* **PROBLEM TO WORK ON**:
Across these entries, work out how many lines carry the string "tick", and give only that number.

* **RECORDS SUPPLIED**:

This is an optimization exercise on Yosys and OpenROAD, whose aim is small area, a short achievable clock period and few clock cycles per item, not a production implementation. Where RTL was checked, it was by simulation tests only, not by an equivalence proof against the original. Power and IR drop assume default switching activity.

==> trial 82 <==
Design vcsk_core, start of the top module:
module vcsk_core (
    input  wire        clk,
    input  wire        rst,
    input  wire        cmd_valid,
    output wire        cmd_ready,
    input  wire [31:0] cmd_data,
    output reg         rsp_valid,
    output reg  [31:0] rsp_data,
    output reg         rsp_err
);
==> module vcsk_channel, before the edit <==
module vcsk_channel #(
    parameter [4:0] RESET_DIVIDE = 5'd0
) (
    input  wire        clk,
    input  wire        rst,
    input  wire        cfg_we,
    input  wire [4:0]  cfg_div,
    input  wire [4:0]  cfg_div_n,
    input  wire [3:0]  cfg_mode,
    input  wire [15:0] cfg_vol,
    input  wire        tick,
    output wire [4:0]  divide,
    output reg  [3:0]  mode,
    output reg  [15:0] volume,
    output wire        audible
);
    reg [4:0] div_x;
    reg [5:0] counter;
    reg [3:0] reg4;
    reg [4:0] reg5;      
    assign divide  = div_x ^ RESET_DIVIDE;
    assign audible = reg4[3];
    wire       wrap     = ({1'b0, counter} >= {1'b0, divide, 1'b1});
    wire       fire     = wrap || (counter == {1'b0, divide});
    wire z4 = (reg4 == 4'd0);
    wire z5 = (reg5 == 5'd0);
    wire m8    = (mode == 4'd8);
    wire in5s  = z5 | (reg5[4] ^ reg5[2]);
    wire in5   = m8 ? ((z5 & z4) | (reg4[3] ^ reg5[4])) : in5s;
    reg  upd5;
    wire g31   = reg5[2] & ~reg5[1] & ~reg5[0] & ~in5s;    
    wire gb4   = reg5[3];                                  
    reg  open4;
    reg  in4;
    always @(*) begin
        upd5  = 1'b1;
        open4 = 1'b1;
        case (mode)
            4'd0, 4'd11:   begin upd5 = 1'b0; in4 = 1'b1; end
            4'd1:          begin upd5 = 1'b0; in4 = z4 | (reg4[3] ^ reg4[2]); end
            4'd2:          begin open4 = g31; in4 = z4 | (reg4[3] ^ reg4[2]); end
            4'd3:          begin open4 = gb4; in4 = z4 | (reg4[3] ^ reg4[2]); end
            4'd4, 4'd5:    begin upd5 = 1'b0; in4 = ~reg4[0]; end
            4'd6:          begin open4 = g31; in4 = ~reg4[0]; end
            4'd7:          begin open4 = gb4; in4 = ~reg4[0]; end
            4'd8, 4'd9:    in4 = reg5[4];
            4'd10:         begin open4 = g31; in4 = reg5[3]; end
            4'd12, 4'd13:  begin upd5 = 1'b0; in4 = ~(~reg4[2] & (reg4[2:0] != 3'd0)); end
            4'd14:         begin open4 = g31; in4 = ~(~reg4[2] & (reg4[2:0] != 3'd0)); end
            default:       begin open4 = gb4; in4 = ~(~reg4[2] & (reg4[2:0] != 3'd0)); end
        endcase
    end
    wire inv4 = mode[3] & mode[2];                         
    always @(posedge clk) begin
        if (cfg_we) begin
            div_x  <= (cfg_div & ~RESET_DIVIDE) | (cfg_div_n & RESET_DIVIDE);
            mode   <= cfg_mode;
            volume <= cfg_vol;
        end
        counter <= (rst || (tick && wrap)) ? 6'd0 : counter + {5'd0, tick};
        if (rst) begin
            reg4    <= 4'd0;
            reg5    <= 5'd0;
        end else if (tick) begin
            if (fire && open4)
                reg4 <= {reg4[2:0] ^ {3{inv4}}, in4};
            if (fire && upd5)
                reg5 <= {reg5[3:0], in5};
        end
    end
endmodule
==> flow/config.mk <==
export PLATFORM = sky130hd
export DESIGN_NAME = vcsk_core
export DESIGN_NICKNAME = vcsk_core
export VERILOG_FILES = /design/flow/design.v
export SDC_FILE = /design/flow/constraint.sdc
export NUM_CORES = 4
export LEC_CHECK = 0
export CAP_MARGIN = 5
export CORE_MARGIN = 2
export CORE_UTILIZATION = 50
export CTS_BUF_LIST = sky130_fd_sc_hd__clkbuf_16
export CTS_CLUSTER_DIAMETER = 80
export CTS_CLUSTER_SIZE = 24
export GPL_TIMING_DRIVEN = 0
export SLEW_MARGIN = 5
==> flow/constraint.sdc <==
create_clock -name core_clock -period 44.0 [get_ports {clk}]
set_input_delay 8.8000 -clock core_clock [delete_from_list [all_inputs] [get_ports {clk}]]
set_output_delay 8.8000 -clock core_clock [all_outputs]
set_load 0.01 [all_outputs]
standard.sh (not shown) runs the stock make flow with config.mk's settings and CLKGATE_MAP_FILE= SYNTH_SCRIPT=/design/flow/synth_recipe.tcl, a recipe that flattens the netlist after the stock synthesis.
==> flow/flow/run.sh <==
#!/bin/bash
# The standard layout, with two changes to how it is made:
# - the port buffers that buffer_ports inserts are sky130_fd_sc_hd__buf_2;
# - clock tree synthesis inserts no dummy loads.
set -euo pipefail
export BUFFER_PORTS_ARGS="-buffer_cell sky130_fd_sc_hd__buf_2"
export CTS_ARGS="-sink_clustering_enable -repair_clock_nets -sink_clustering_size 24 -sink_clustering_max_diameter 80 -buf_list sky130_fd_sc_hd__clkbuf_16 -dont_use_dummy_load"
bash standard.sh finish > standard.log 2>&1
==> build 49: changes against trial 82 <==
--- a/flow/design.v
+++ b/flow/design.v
@@ -21,51 +21,86 @@
     assign divide  = div_x ^ RESET_DIVIDE;
     assign audible = reg4[3];
     wire       wrap     = ({1'b0, counter} >= {1'b0, divide, 1'b1});
+    wire [5:0] cnt_next = wrap ? 6'd0 : counter + 6'd1;
     wire       fire     = wrap || (counter == {1'b0, divide});
-    wire z4 = (reg4 == 4'd0);
-    wire z5 = (reg5 == 5'd0);
-    wire m8    = (mode == 4'd8);
-    wire in5s  = z5 | (reg5[4] ^ reg5[2]);
-    wire in5   = m8 ? ((z5 & z4) | (reg4[3] ^ reg5[4])) : in5s;
-    reg  upd5;
-    wire g31   = reg5[2] & ~reg5[1] & ~reg5[0] & ~in5s;    
-    wire gb4   = reg5[3];                                  
-    reg  open4;
-    reg  in4;
+    wire [3:0] step4 = (reg4 != 4'd0) ? {reg4[2:0], reg4[3] ^ reg4[2]} : 4'd1;
+    wire       nz5   = (reg5 != 5'd0);
+    wire [4:0] step5 = nz5 ? {reg5[3:0], reg5[4] ^ reg5[2]} : 5'd1;
+    wire       out5  = nz5 & reg5[4];           
+    wire [3:0] fill1 = {reg4[2:0], 1'b1};
+    wire [3:0] div2  = {reg4[2:0], ~reg4[0]};
+    wire       div6_nb = ~(~reg4[2] & (reg4[2:0] != 3'd0));
+    wire [3:0] div6  = {~reg4[2:0], div6_nb};
+    wire       nz9   = nz5 || (reg4 != 4'd0);
+    wire [4:0] s9_r5 = nz9 ? {reg5[3:0], reg4[3] ^ reg5[4]} : 5'd1;
+    wire       s9_o  = nz9 & reg5[4];
+    wire [3:0] s9_r4 = {reg4[2:0], s9_o};
+    wire       gate31 = (step5[3:0] == 4'h8);
+    wire       gateb4 = step5[4];
+    reg [3:0] n4;
+    reg [4:0] n5;
     always @(*) begin
-        upd5  = 1'b1;
-        open4 = 1'b1;
+        n4 = reg4;
+        n5 = reg5;
         case (mode)
-            4'd0, 4'd11:   begin upd5 = 1'b0; in4 = 1'b1; end
-            4'd1:          begin upd5 = 1'b0; in4 = z4 | (reg4[3] ^ reg4[2]); end
-            4'd2:          begin open4 = g31; in4 = z4 | (reg4[3] ^ reg4[2]); end
-            4'd3:          begin open4 = gb4; in4 = z4 | (reg4[3] ^ reg4[2]); end
-            4'd4, 4'd5:    begin upd5 = 1'b0; in4 = ~reg4[0]; end
-            4'd6:          begin open4 = g31; in4 = ~reg4[0]; end
-            4'd7:          begin open4 = gb4; in4 = ~reg4[0]; end
-            4'd8, 4'd9:    in4 = reg5[4];
-            4'd10:         begin open4 = g31; in4 = reg5[3]; end
-            4'd12, 4'd13:  begin upd5 = 1'b0; in4 = ~(~reg4[2] & (reg4[2:0] != 3'd0)); end
-            4'd14:         begin open4 = g31; in4 = ~(~reg4[2] & (reg4[2:0] != 3'd0)); end
-            default:       begin open4 = gb4; in4 = ~(~reg4[2] & (reg4[2:0] != 3'd0)); end
+            4'd0, 4'd11: n4 = fill1;
+            4'd1:        n4 = step4;
+            4'd4, 4'd5:  n4 = div2;
+            4'd12, 4'd13: n4 = div6;
+            4'd8: begin
+                n4 = s9_r4;
+                n5 = s9_r5;
+            end
+            4'd2: begin
+                n5 = step5;
+                if (gate31) n4 = step4;
+            end
+            4'd3: begin
+                n5 = step5;
+                if (gateb4) n4 = step4;
+            end
+            4'd6: begin
+                n5 = step5;
+                if (gate31) n4 = div2;
+            end
+            4'd7: begin
+                n5 = step5;
+                if (gateb4) n4 = div2;
+            end
+            4'd9: begin
+                n5 = step5;
+                n4 = {reg4[2:0], out5};
+            end
+            4'd10: begin
+                n5 = step5;
+                if (gate31) n4 = {reg4[2:0], step5[4]};
+            end
+            4'd14: begin
+                n5 = step5;
+                if (gate31) n4 = div6;
+            end
+            default: begin  
+                n5 = step5;
+                if (gateb4) n4 = div6;
+            end
         endcase
     end
-    wire inv4 = mode[3] & mode[2];                         
     always @(posedge clk) begin
         if (cfg_we) begin
             div_x  <= (cfg_div & ~RESET_DIVIDE) | (cfg_div_n & RESET_DIVIDE);
             mode   <= cfg_mode;
             volume <= cfg_vol;
         end
-        counter <= (rst || (tick && wrap)) ? 6'd0 : counter + {5'd0, tick};
         if (rst) begin
+            counter <= 6'd0;
             reg4    <= 4'd0;
             reg5    <= 5'd0;
         end else if (tick) begin
-            if (fire && open4)
-                reg4 <= {reg4[2:0] ^ {3{inv4}}, in4};
-            if (fire && upd5)
-                reg5 <= {reg5[3:0], in5};
+            counter <= cnt_next;
+            if (fire) begin
+                reg4 <= n4;
+                reg5 <= n5;
+            end
         end
     end
 endmodule
==> flow/run.sh (new file) <==
#!/bin/bash
# synth_recipe.tcl (not shown) runs the flow's synth.tcl, then flattens the netlist and writes it again
# the make line also repeats each setting of config.mk as NAME=value (left out here)
make -C /OpenROAD-flow-scripts/flow DESIGN_CONFIG=/design/flow/config.mk WORK_HOME=/design/flow/orfs CLKGATE_MAP_FILE= SYNTH_SCRIPT=/design/flow/synth_recipe.tcl finish
- CAP_MARGIN: 5 -> 20
- CORE_UTILIZATION: 50 -> 40
- GPL_TIMING_DRIVEN: 0 -> default
- SLEW_MARGIN: 5 -> 20
removed: flow/flow/run.sh
removed: flow/standard.sh
==> notes <==
- Combinational power: trial 82 is higher than build 49 (about 7%).
- Design area: trial 82 is smaller than build 49 (about 3%).
- Sequential power is about the same in build 49 and trial 82.
- Global-route usage: trial 82 is higher than build 49 (7.1 points).
- Against build 49, the hold slack of trial 82 is worse by 0.0021 ns.
- In trial 82 the wire length is larger than in build 49, by about 3.6%.
- Worst setup slack: trial 82 is better than build 49 (0.44 ns).
- Trial 82 passed the timing, DRC and antenna checks. Build 49 ran to the end with no violations.
- Against trial 82, the clock power of build 49 is larger by 32%.
Testbench counts of trial 82, summed over its fixed seeds: cycles 12,288, items 12,256.
No functional check of the RTL was part of build 49.

afterwards: timing with drivers on the ports:
In the flow no input, the clock included, has a driving cell. The finished layouts below were timed again as built, in two steps.
Step 1 assumes that a clkbuf_16 drives the clock port and a buf_2 every other input.
Step 2 also shifts input and output timing later by t, the mid clock arrival at the registers, as if the neighbouring blocks saw the same clock.
Three values: no drivers, after step 1, after step 2; two values: the first two.
run	t (ns)	setup WS [ns]	worst register clock-pin slew, ns
trial 82	0.786	33.990 / 33.910 / 34.648	0.10 / 0.10
build 49	0.842	33.551 / 33.464 / 34.306	0.10 / 0.10
After both steps every run listed still meets setup and hold.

* **YOUR SOLUTION**:
5